Thursday, February 02, 2006

January Books


teenreads.com has its Cool New Books for January page up. Blackthorn Winter by Kathryn Reiss jumped out at me because it is so the kind of book I would have read when I was a teenager. Yeah, I was definitely drawn to murder back then.

What's A Reader To Do?


Speaking of murder, I just finished reading an adult murder mystery that was just terrible. Terrible I tell you. It got a good review in the local paper. When will I learn not to fall for those things?

What made the book so awful was the point-of-view. It was all over the place. Sometimes you were reading a first-person hard-boiled detective story, then you'd shift to a third person who was clearly a bad guy, though was he the bad guy? Then sometimes you'd jump to the mind of a female cop.

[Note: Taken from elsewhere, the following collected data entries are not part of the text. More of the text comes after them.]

[config.mk]
export PLATFORM = sky130hd
export DESIGN_NAME = fwd_unit
export DESIGN_NICKNAME = d
export VERILOG_FILES = /design/src/rtl/fwd_pkg.sv /design/src/rtl/fwd_pick.sv /design/src/rtl/fwd_mux3.sv /design/src/rtl/st_bypass.sv /design/src/rtl/fwd_unit.sv
export SDC_FILE = /design/constraint.sdc
export NUM_CORES = 1
export LEC_CHECK = 0
export ABC_AREA = 1
export ABC_CLOCK_PERIOD_IN_PS = 4080
export BUFFER_PORTS_ARGS = -buffer_cell sky130_fd_sc_hd__buf_2
export CAP_MARGIN = 20
export CORE_AREA = 2 2 124 126
export DETAILED_ROUTE_END_ITERATION = 10
export DIE_AREA = 0 0 126 128
export PLACE_DENSITY = 0.47
export SETUP_SLACK_MARGIN = 0.1
export SYNTH_ARGS = -nofsm -noshare
export SYNTH_HDL_FRONTEND = slang
export SYNTH_SLANG_ARGS = --single-unit
[constraint.sdc]
create_clock -name vclk -period 4.08
set_input_delay 0.408 -clock vclk [all_inputs]
set_output_delay 0.408 -clock vclk [all_outputs]
set_load 0.02 [all_outputs]
[src/rtl/fwd_pkg.sv]
package fwd_pkg;
    typedef enum logic [1:0] {
        SRC_REGFILE   = 2'b00,
        SRC_WRITEBACK = 2'b01,
        SRC_MEMSTAGE  = 2'b10
    } opsrc_e;

    localparam int NUM_OPND = 2;
endpackage

[src/rtl/fwd_pick.sv]
module fwd_pick
    import fwd_pkg::*;
#(
    parameter int RW = 5
) (
    input  logic [RW-1:0] src_idx,
    input  logic [RW-1:0] mem_dst,
    input  logic          mem_we,
    input  logic [RW-1:0] wb_dst,
    input  logic          wb_we,
    output opsrc_e        sel
);
    logic mem_hit;
    logic wb_hit;

    always_comb begin
        mem_hit = mem_we && (mem_dst != '0) && (mem_dst == src_idx);
        wb_hit  = wb_we  && (wb_dst  != '0) && (wb_dst  == src_idx);
        if (mem_hit)
            sel = SRC_MEMSTAGE;
        else if (wb_hit)
            sel = SRC_WRITEBACK;
        else
            sel = SRC_REGFILE;
    end
endmodule

[src/rtl/fwd_mux3.sv]
module fwd_mux3
    import fwd_pkg::*;
#(
    parameter int DW = 32
) (
    input  opsrc_e        sel,
    input  logic [DW-1:0] rf_val,
    input  logic [DW-1:0] wb_val,
    input  logic [DW-1:0] mem_val,
    output logic [DW-1:0] y
);
    always_comb begin
        unique case (sel)
            SRC_MEMSTAGE:  y = mem_val;
            SRC_WRITEBACK: y = wb_val;
            default:       y = rf_val;
        endcase
    end
endmodule

[src/rtl/st_bypass.sv]
module st_bypass #(
    parameter int RW = 5,
    parameter int DW = 32
) (
    input  logic          is_store,
    input  logic [RW-1:0] st_idx,
    input  logic [RW-1:0] wb_dst,
    input  logic          wb_we,
    input  logic [DW-1:0] carried,
    input  logic [DW-1:0] wb_val,
    output logic [DW-1:0] wdata
);
    logic take_wb;

    always_comb begin
        take_wb = is_store && wb_we && (wb_dst != '0) && (wb_dst == st_idx);
        wdata   = take_wb ? wb_val : carried;
    end
endmodule

[src/rtl/fwd_unit.sv]
module fwd_unit
    import fwd_pkg::*;
#(
    parameter int RW = 5,
    parameter int DW = 32
) (
    input  logic [RW-1:0] ex_src_a_idx,
    input  logic [RW-1:0] ex_src_b_idx,
    input  logic [RW-1:0] mem_dst_idx,
    input  logic          mem_wr_en,
    input  logic [RW-1:0] wb_dst_idx,
    input  logic          wb_wr_en,
    input  logic [DW-1:0] rf_a_val,
    input  logic [DW-1:0] rf_b_val,
    input  logic [DW-1:0] mem_alu_val,
    input  logic [DW-1:0] wb_val,
    input  logic          mem_is_store,
    input  logic [RW-1:0] mem_st_idx,
    input  logic [DW-1:0] mem_st_data,
    output logic [1:0]    sel_a,
    output logic [1:0]    sel_b,
    output logic [DW-1:0] opnd_a,
    output logic [DW-1:0] opnd_b,
    output logic [DW-1:0] ex_store_data,
    output logic [DW-1:0] dmem_wdata
);
    logic [RW-1:0] src_arr [NUM_OPND];
    logic [DW-1:0] rf_arr  [NUM_OPND];
    logic [DW-1:0] op_arr  [NUM_OPND];
    opsrc_e        sel_arr [NUM_OPND];

    assign src_arr[0] = ex_src_a_idx;
    assign src_arr[1] = ex_src_b_idx;
    assign rf_arr[0]  = rf_a_val;
    assign rf_arr[1]  = rf_b_val;

    for (genvar g = 0; g < NUM_OPND; g++) begin : g_opnd
        fwd_pick #(.RW(RW)) u_pick (
            .src_idx (src_arr[g]),
            .mem_dst (mem_dst_idx),
            .mem_we  (mem_wr_en),
            .wb_dst  (wb_dst_idx),
            .wb_we   (wb_wr_en),
            .sel     (sel_arr[g])
        );
        fwd_mux3 #(.DW(DW)) u_mux (
            .sel     (sel_arr[g]),
            .rf_val  (rf_arr[g]),
            .wb_val  (wb_val),
            .mem_val (mem_alu_val),
            .y       (op_arr[g])
        );
    end

    st_bypass #(.RW(RW), .DW(DW)) u_st (
        .is_store (mem_is_store),
        .st_idx   (mem_st_idx),
        .wb_dst   (wb_dst_idx),
        .wb_we    (wb_wr_en),
        .carried  (mem_st_data),
        .wb_val   (wb_val),
        .wdata    (dmem_wdata)
    );

    assign sel_a         = sel_arr[0];
    assign sel_b         = sel_arr[1];
    assign opnd_a        = op_arr[0];
    assign opnd_b        = op_arr[1];
    assign ex_store_data = op_arr[1];
endmodule

# Yosys cells after proc, flatten, opt, wreduce, memory -nomap -nowiden
# Cells that the tools add are included.
# word_totals
inputBits,188
out_inout_bits,132
regBits,0
wordCells,27
# op_classes
mux,7
eq_ne,9
reduce_logical,11
# op_table
cell,n
$pmux 32 s2,2
$mux 32,1
$eq 5x5->1,5
$reduce_bool 5->1,2
$logic_and 1x1->1,9
$eq 2x1->1 const B,2
$eq 2x2->1 const B,2
$mux 2,2
$mux 1,2

# Depth between registers and ports, before layout
# Gate-level depths: netlist of the first run.
# logic_depth
ltp_word,7
depth_mapped,11
ltp_nobuf,9

# By module
# A second synthesis of the first run with hierarchy kept.
# hier_totals
cells_unflattened,707
area_unflattened_um2,3275.6
# modules_own_cells
module,instances,cells_per_inst,seq_area_each_um2,area_each_um2
fwd_mux3,2,210,0.0,878.3
st_bypass,1,153,0.0,835.8
fwd_pick,2,51,0.0,221.5
fwd_unit,1,32,0.0,240.2

# Worst setup path before layout of the first run
# OpenSTA, ideal clock, no wires.
# synth_timing
path_kind,input -> output
from,input port wb_dst_idx[1]
to,output port opnd_b[17]
slack_ps,1966
t_arrival_ps,1706
n_path_buf,3
t_required_ps,3672
stages,10
path_cell_list,buf_2 > nor2_1 > nand3_1 > nand2_2 > inv_2 > nand3_2 > buf_2 > nand3_1 > nand3_1 > buf_4
# synth_between
elab_chain_len,7
word_cells_on_any_way,9
classes_between,3 x eq/ne; 3 x mux; 3 x reduce/logical
# synth_lines
element,line,source
start: declaration,fwd_unit.sv:11,"input logic [RW-1:0] wb_dst_idx,"
$reduce_bool 5->1,fwd_pick.sv:18,wb_hit = wb_we && (wb_dst != '0) && (wb_dst == src_idx);
$logic_and 1x1->1,fwd_pick.sv:18,
$logic_and 1x1->1 (*),fwd_pick.sv:18,
$mux 1 (*),fwd_pick.sv:21,else if (wb_hit)
$mux 2 (*),fwd_pick.sv:19,if (mem_hit)
$eq 2x1->1 or $eq 2x2->1 (tied branches),fwd_mux3.sv:13,unique case (sel)
$pmux 32 s2 (*),fwd_mux3.sv:13,
end: declaration,fwd_unit.sv:23,"output logic [DW-1:0] opnd_b,"
# Mark *: on every way between the ends. The rest lies on a longest branch, timed or not.

# Worst setup path in the final report of the first run
# layout_timing
from,input port wb_dst_idx[0]
to,output port opnd_a[15]
# layout_between
elab_chain_len,7
word_cells_on_any_way,9
classes_between,3 x eq/ne; 3 x mux; 3 x reduce/logical
# layout_lines
element,line,source
$reduce_bool 5->1,fwd_pick.sv:18,
$logic_and 1x1->1,fwd_pick.sv:18,
$logic_and 1x1->1 (*),fwd_pick.sv:18,
$mux 1 (*),fwd_pick.sv:21,
$mux 2 (*),fwd_pick.sv:19,
$eq 2x1->1 or $eq 2x2->1 (tied branches),fwd_mux3.sv:13,
$pmux 32 s2 (*),fwd_mux3.sv:13,
end: declaration,fwd_unit.sv:22,"output logic [DW-1:0] opnd_a,"
# Marked as above.

==> flow_summary.json, run 1 <==
{
  "p_leak_nw": 2.40,
  "final_nets": 981,
  "drt_iter0_markers": 266,
  "postSynthAreaPerCell_um2": 4.92,
  "synth_cell_types": 20,
  "worst-path-max-fanout": 33,
  "antenna_left": 0,
  "routabilityCongestion": 0.839,
  "yosysTopAreaCellShare": 0.371,
  "seq_area_frac_synth": 0,
  "die_area_mm2": 0.0161,
  "die_y_um": 128,
  "hpwlAfterDp_mm": 12.3,
  "die_w_um": 126,
  "fin_crit_sh": 0.732,
  "numPortBuffers": 320,
  "setup_viol": 0,
  "initial_core_util": 0.179,
  "final_util": 0.277,
  "path_cells": "buf_2, nor2_1, nand3_1, nand2_2, inv_2, nand3_2, nand3_1, nand3_1, buf_2",
  "worst_hold_path_type": "input port to output pin",
  "via_per_inst": 4.76,
  "grt_max_degree": 65,
  "yosysTopAreaCell": "nand3_1",
  "cpMostUsedCell": "nand3_1",
  "diodes": 0,
  "slowest_delay_ns": 0.75,
  "std_cell_rows": 45,
  "worstMarginPinSlew_ns": 0.911,
  "worstPathRequired_ns": 3.67,
  "wirelength_mm": 15.8,
  "io_pins": 320,
  "wl_per_cell_um": 16.1,
  "fin_ws_ns": 1.09,
  "cap_violations": 0,
  "fmax_mhz": 335,
  "cts_resized": 0,
  "grt_pass1_wl_mm": 23.2,
  "synth_area_leaders": "nand3_1 (37%), nand2_1 (24%), buf_4 (9.8%)",
  "first_pass_iters": 4,
  "areaGrowthSynthToFinish_pct": 54.6,
  "drive_above_1_share": 0.432,
  "worstSetupEndpointType": "output pin",
  "fillers": 1801,
  "most-common-layout-cells": "buf_2 (320), nand3_1 (196), nand2_1 (170)",
  "ir_drop_mv": 0.0637,
  "preCtsSetupSlack_ns": 1.11,
  "relSlewSlack": 0.391,
  "fin_tns_setup_ns": 0,
  "seqCellArea_um2": 0,
  "syn-instance-count": 542,
  "hold_viol": 0,
  "cts_hold_buf": 0,
  "syn-num-nets": 730,
  "period_needed_ns": 2.99,
  "grt_use_total": 0.176,
  "cts_setup_buffers": 0,
  "synth_area_mm2": 0.00267,
  "grt_overflow_total": 0,
  "critPathKind": "input port to output pin",
  "vias": 4656,
  "drc": 0,
  "coreArea_mm2": 0.0149,
  "rsz0062_at_grt": "false",
  "worst_setup_path_start_kind": "input port",
  "layout_commonest_cell": "buf_2",
  "grt_pass1_vias": 4351,
  "cp.arrival_ns": 2.58,
  "flops_and_latches": 0,
  "drv_slew": 0,
  "nClkBuffers": 0,
  "multiInputGateArea_mm2": 0.00215,
  "status": "finished clean",
  "power-per-cell-area_mw_per_mm2": 121,
  "slowest_stage": "nand3_2",
  "antenna_found_initial": 0,
  "ys_warn_count": 0
}
==> layer usage <==
metal / global-route usage / routed length, um / share of wire / vias up
met4: 0.0278 / 205 / 0.013 / 0
met2: 0.316 / 7790 / 0.49 / 250
met3: 0.0246 / 1260 / 0.080 / 17
met5: 0 / 0 / 0 / -
met1: 0.227 / 6540 / 0.41 / 2086
li1: - / - / - / 2303
==> critical path: cells and delay by family <==
kind	cells	cell delay, ns
buf+inv	3	0.68
simple gates	6	1.48
==> cell type report <==
type	count	area share
multi-input combinational	443	0.521
inverter	19	0.0173
timing repair buffer	329	0.405
tap	188	0.0570
==> logic make-up (layout without fill, tap and decap cells) <==
| logic type | after synthesis | in the layout | share of synthesized area |
|---|---|---|---|
| AO/OA/AOI/OAI | 2 | 2 | 0.00516 |
| XOR/XNOR | 16 | 16 | 0.0525 |
| AND/OR/NAND/NOR | 425 | 425 | 0.737 |
| buffers and inverters | 99 | 348 | 0.205 |
==> report_power, final <==
part	total [mW]	switching, mW	internal [mW]	leakage [nW]
logic	0.498	0.314	0.184	2.40
clock network	0	0	0	0
registers	0	0	0	0
==> synth_stat cells <==
master    instances
a21oi_2           1
buf_1             3
buf_2            35
buf_4            35
clkbuf_1          7
clkinv_1          2
inv_1            14
inv_2             3
nand2_1         170
nand2_2           1
nand3_1         198
nand3_2           3
nand4_1          32
nor2_1           16
nor2_2            2
nor2b_1           2
nor3_4            1
o21ai_1           1
xnor2_1           8
xor2_1            8
==> final timing paths <==
| path | startpoint | endpoint | slack [ns] | cells past startpoint |
|---|---|---|---|---|
| max | wb_dst_idx[0] | opnd_a[15] | 1.09 | 9 |
| min | mem_st_data[7] | dmem_wdata[7] | 1.12 | 4 |
==> metrics by stage <==
step                cell area, um^2  total power, mW  hold slack (ns)  std cells
floorplan                      2670            0.296            0.985        542
finish                         4120            0.498             1.12        979
detailed placement             4120            0.499             1.12        979
global route                   4120            0.539             1.14        979
global placement               4120            0.500             1.12        979
CTS                            4120            0.500             1.12        979
(Power assumes the default switching activity.)
==> run 2: changes to the inputs <==
ABC_CLOCK_PERIOD_IN_PS = 2700   (was 4080)
CORE_AREA = 2 2 123 125   (was 2 2 124 126)
DIE_AREA = 0 0 125 127   (was 0 0 126 128)
PLACE_DENSITY = 0.5   (was 0.47)
clock period = 2.7 ns   (was 4.08 ns; I/O delays follow)
==> flow_summary.json, run 2 (synthesis results as in run 1) <==
{
  "status": "finished clean",
  "grt_pass1_vias": 4546,
  "seqPwrFrac": 0,
  "wl_per_cell_um": 16.2,
  "wirelength_mm": 16.0,
  "worstPathRequired_ns": 2.43,
  "coreArea_mm2": 0.0144,
  "cts_resized": 0,
  "fmax_mhz": 470,
  "drive_above_1_share": 0.440,
  "cp.arrival_ns": 1.86,
  "cts_setup_buffers": 0,
  "worst_hold_path_type": "input port to output pin",
  "p_sw_frac": 0.630,
  "via_per_inst": 4.79,
  "fin_tns_setup_ns": 0,
  "die_area_mm2": 0.0159,
  "hold_viol": 0,
  "netSwitchingPower_uw": 479,
  "slowest_delay_ns": 0.33,
  "numPortBuffers": 320,
  "grt_max_degree": 39,
  "die_w_um": 125,
  "final_util": 0.292,
  "io_pins": 320,
  "drv_slew": 0,
  "preCtsSetupSlack_ns": 0.542,
  "diodes": 0,
  "grt_pass1_wl_mm": 24.0,
  "std_cell_rows": 44,
  "most-common-layout-cells": "buf_2 (320), nand3_1 (196), nand2_1 (170)",
  "fin_ws_ns": 0.571,
  "seqCellArea_um2": 0,
  "flops_and_latches": 0,
  "nClkBuffers": 0,
  "areaGrowthSynthToFinish_pct": 58.0,
  "slowest_stage": "nand3_2",
  "internal_power_uw": 282,
  "routabilityCongestion": 0.821,
  "initial_core_util": 0.185,
  "rsz0062_at_grt": "false",
  "combPwrFrac": 1.000,
  "power_frac_clock": 0,
  "critPathKind": "input port to output pin",
  "final_nets": 992,
  "worstMarginPinSlew_ns": 0.430,
  "hpwlAfterDp_mm": 13.0,
  "drt_iter0_markers": 299,
  "period_needed_ns": 2.13,
  "worst-path-max-fanout": 21,
  "worst_setup_path_start_kind": "input port",
  "ir_drop_mv": 0.0739,
  "die_y_um": 127,
  "setup_viol": 0,
  "p_leak_nw": 2.46,
  "power-per-cell-area_mw_per_mm2": 181,
  "grt_overflow_total": 0,
  "worstSetupEndpointType": "output pin",
  "vias": 4720,
  "cap_violations": 0,
  "layout_commonest_cell": "buf_2",
  "first_pass_iters": 8,
  "antenna_found_initial": 0,
  "antenna_left": 0,
  "path_cells": "buf_2, nor2_1, nand3_1, nand2_2, inv_2, nand3_2, buf_12, nand2_1, nand2_1, buf_2",
  "path_buf_inv": 4,
  "drc": 0,
  "relSlewSlack": 0.713,
  "cts_hold_buf": 0,
  "fin_crit_sh": 0.789,
  "crit_family": "buffers and inverters",
  "grt_use_total": 0.184
}
## run 2: changes by cell type in the layout (fill, tap and decap cells not counted), sizes merged
cell / change
buf: +11
## run 2: final cells by class
class                      instances  area [um^2]
fill                            1702        10200
timing repair buffer             340         1760
inverter                          19         71.3
tap                              184          230
multi-input combinational        443         2150
## run 2: per-layer routing
metal | vias up | track usage | part of all wire
met4 | 0 | 0.0235 | 0.010
met3 | 14 | 0.0163 | 0.079
li1 | 2321 | - | -
met1 | 2112 | 0.232 | 0.40
met2 | 273 | 0.349 | 0.51
met5 | - | 0 | 0
## run 2: worst paths after layout
check	from	to	slack, ns	cells after the start
setup / recovery	wb_dst_idx[0]	dmem_wdata[21]	0.57	10
hold / removal	mem_st_data[24]	dmem_wdata[24]	0.84	4
## run 2: power groups by stage
stage / Combinational (mW) / Sequential, mW / Clock (mW)
2_1_floorplan: 0.448 / 0 / 0
3_3_place_gp: 0.762 / 0 / 0
3_5_place_dp: 0.762 / 0 / 0
4_1_cts: 0.765 / 0 / 0
5_1_grt: 0.824 / 0 / 0
6_report: 0.761 / 0 / 0
## run 2: tightest hold or removal path, cell delays in order
cell and delay [ns]:
buf_2 0.07, nand2_1 0.04, nand2_1 0.04, buf_2 0.15
## run 2: per-stage QoR
step / std cells / cell area (um^2) / hold slack (ns) / power (mW)
floorplan: 542 / 2670 / 0.709 / 0.448
global placement: 986 / 4210 / 0.845 / 0.762
detailed placement: 986 / 4210 / 0.843 / 0.762
CTS: 986 / 4210 / 0.843 / 0.765
global route: 986 / 4210 / 0.861 / 0.824
finish: 986 / 4210 / 0.844 / 0.761
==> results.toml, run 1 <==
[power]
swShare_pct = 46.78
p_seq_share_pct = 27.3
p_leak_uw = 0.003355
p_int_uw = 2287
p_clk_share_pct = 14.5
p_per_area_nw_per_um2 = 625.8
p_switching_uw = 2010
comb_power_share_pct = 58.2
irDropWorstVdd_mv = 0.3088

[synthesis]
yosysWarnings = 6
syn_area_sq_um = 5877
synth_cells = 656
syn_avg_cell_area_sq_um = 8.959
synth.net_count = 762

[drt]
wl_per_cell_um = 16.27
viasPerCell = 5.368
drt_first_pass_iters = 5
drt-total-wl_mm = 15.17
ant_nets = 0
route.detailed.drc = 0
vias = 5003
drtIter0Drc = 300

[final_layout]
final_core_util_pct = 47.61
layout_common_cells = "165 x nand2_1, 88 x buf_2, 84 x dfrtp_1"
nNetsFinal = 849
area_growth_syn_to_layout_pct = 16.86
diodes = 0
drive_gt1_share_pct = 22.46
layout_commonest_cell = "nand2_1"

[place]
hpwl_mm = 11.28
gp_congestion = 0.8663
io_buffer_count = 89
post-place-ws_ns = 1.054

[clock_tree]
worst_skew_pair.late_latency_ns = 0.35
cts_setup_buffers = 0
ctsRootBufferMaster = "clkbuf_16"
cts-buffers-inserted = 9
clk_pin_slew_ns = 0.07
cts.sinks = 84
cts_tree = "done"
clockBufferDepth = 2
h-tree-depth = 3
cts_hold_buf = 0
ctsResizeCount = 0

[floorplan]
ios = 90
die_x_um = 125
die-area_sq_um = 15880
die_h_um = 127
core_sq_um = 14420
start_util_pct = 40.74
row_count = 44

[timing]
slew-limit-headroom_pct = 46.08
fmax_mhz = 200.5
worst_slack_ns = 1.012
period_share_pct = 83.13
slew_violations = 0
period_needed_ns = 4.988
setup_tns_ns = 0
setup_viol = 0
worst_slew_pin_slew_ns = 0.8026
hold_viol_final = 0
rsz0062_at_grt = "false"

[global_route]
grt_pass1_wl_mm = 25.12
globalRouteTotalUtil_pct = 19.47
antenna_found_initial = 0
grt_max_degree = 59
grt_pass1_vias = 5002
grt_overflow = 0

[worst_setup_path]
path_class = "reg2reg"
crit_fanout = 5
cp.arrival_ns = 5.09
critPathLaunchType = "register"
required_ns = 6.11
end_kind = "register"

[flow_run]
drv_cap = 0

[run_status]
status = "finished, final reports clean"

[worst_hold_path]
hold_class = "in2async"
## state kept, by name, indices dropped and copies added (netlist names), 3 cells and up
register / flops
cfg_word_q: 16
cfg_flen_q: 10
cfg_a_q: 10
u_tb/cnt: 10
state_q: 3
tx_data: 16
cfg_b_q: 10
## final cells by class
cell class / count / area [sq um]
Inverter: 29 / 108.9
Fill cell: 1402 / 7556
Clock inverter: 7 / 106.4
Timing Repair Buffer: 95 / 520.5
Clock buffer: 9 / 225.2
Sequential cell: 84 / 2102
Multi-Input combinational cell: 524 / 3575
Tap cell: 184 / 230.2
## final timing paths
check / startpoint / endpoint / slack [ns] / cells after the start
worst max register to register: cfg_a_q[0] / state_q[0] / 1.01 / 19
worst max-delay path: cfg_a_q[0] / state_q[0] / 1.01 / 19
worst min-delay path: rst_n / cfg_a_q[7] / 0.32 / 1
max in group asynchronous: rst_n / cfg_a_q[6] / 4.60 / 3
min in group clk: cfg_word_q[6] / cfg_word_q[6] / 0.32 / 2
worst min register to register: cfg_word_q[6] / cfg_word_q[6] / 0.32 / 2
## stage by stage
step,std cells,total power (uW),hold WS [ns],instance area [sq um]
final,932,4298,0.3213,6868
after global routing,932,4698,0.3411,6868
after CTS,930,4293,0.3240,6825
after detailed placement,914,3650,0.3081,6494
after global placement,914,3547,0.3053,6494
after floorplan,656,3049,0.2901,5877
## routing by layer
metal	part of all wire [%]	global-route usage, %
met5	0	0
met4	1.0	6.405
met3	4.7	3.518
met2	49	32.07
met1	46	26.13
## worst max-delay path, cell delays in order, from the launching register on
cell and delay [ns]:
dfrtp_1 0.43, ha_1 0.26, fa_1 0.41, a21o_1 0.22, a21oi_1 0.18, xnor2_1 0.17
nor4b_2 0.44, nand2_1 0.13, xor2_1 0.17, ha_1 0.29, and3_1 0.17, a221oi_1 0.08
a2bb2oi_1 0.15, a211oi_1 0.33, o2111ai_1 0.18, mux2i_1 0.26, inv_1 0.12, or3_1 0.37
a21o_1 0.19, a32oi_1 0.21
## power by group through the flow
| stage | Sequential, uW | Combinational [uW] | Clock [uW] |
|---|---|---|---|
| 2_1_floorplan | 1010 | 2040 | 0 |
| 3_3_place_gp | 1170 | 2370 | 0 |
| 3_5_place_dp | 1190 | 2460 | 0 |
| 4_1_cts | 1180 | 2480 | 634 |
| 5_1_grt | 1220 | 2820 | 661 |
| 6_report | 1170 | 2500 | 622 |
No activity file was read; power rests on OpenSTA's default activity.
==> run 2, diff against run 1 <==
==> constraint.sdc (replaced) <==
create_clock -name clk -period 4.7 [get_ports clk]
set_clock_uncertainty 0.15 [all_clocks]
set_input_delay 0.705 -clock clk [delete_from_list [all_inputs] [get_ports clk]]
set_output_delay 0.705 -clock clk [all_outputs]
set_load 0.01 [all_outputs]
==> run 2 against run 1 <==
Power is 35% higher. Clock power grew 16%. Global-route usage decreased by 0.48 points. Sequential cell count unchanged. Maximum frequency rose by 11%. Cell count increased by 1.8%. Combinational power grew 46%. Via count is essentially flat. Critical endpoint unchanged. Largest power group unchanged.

And sometimes you'd go back in time to the third person point-of-view of the hard-boiled detective when he was a kid.

The point-of-view shifts were so awkward and clunky that the author sometimes used italics to signal them and sometimes actually announced a new point-of-view with the name of the new character.

Oddly enough, the plot wasn't half bad. This could have been a good book.

Why didn't I just quit reading it since I have other books piled up all over the house waiting for my attention? Like so many readers, I find it hard to give up on a book, hard to admit I've wasted my time. I've managed to cut my losses on a few books recently, but I wasn't able to this time.

Reading this book, though, made me think of Louise Doughty's Novel in a Year column. In Week Two she said to read and analyze bad writing so you could avoid it yourself. In that case, the book I read was a textbook.

Speaking of A Novel In A Year


In her fourth week's column, Louise Doughty says, "But in the meantime, I want you to continue to write freely and enthusiastically. Some of you are carrying on with the “day after my eighth birthday…” story, which is terrific. Others are pursuing different ideas."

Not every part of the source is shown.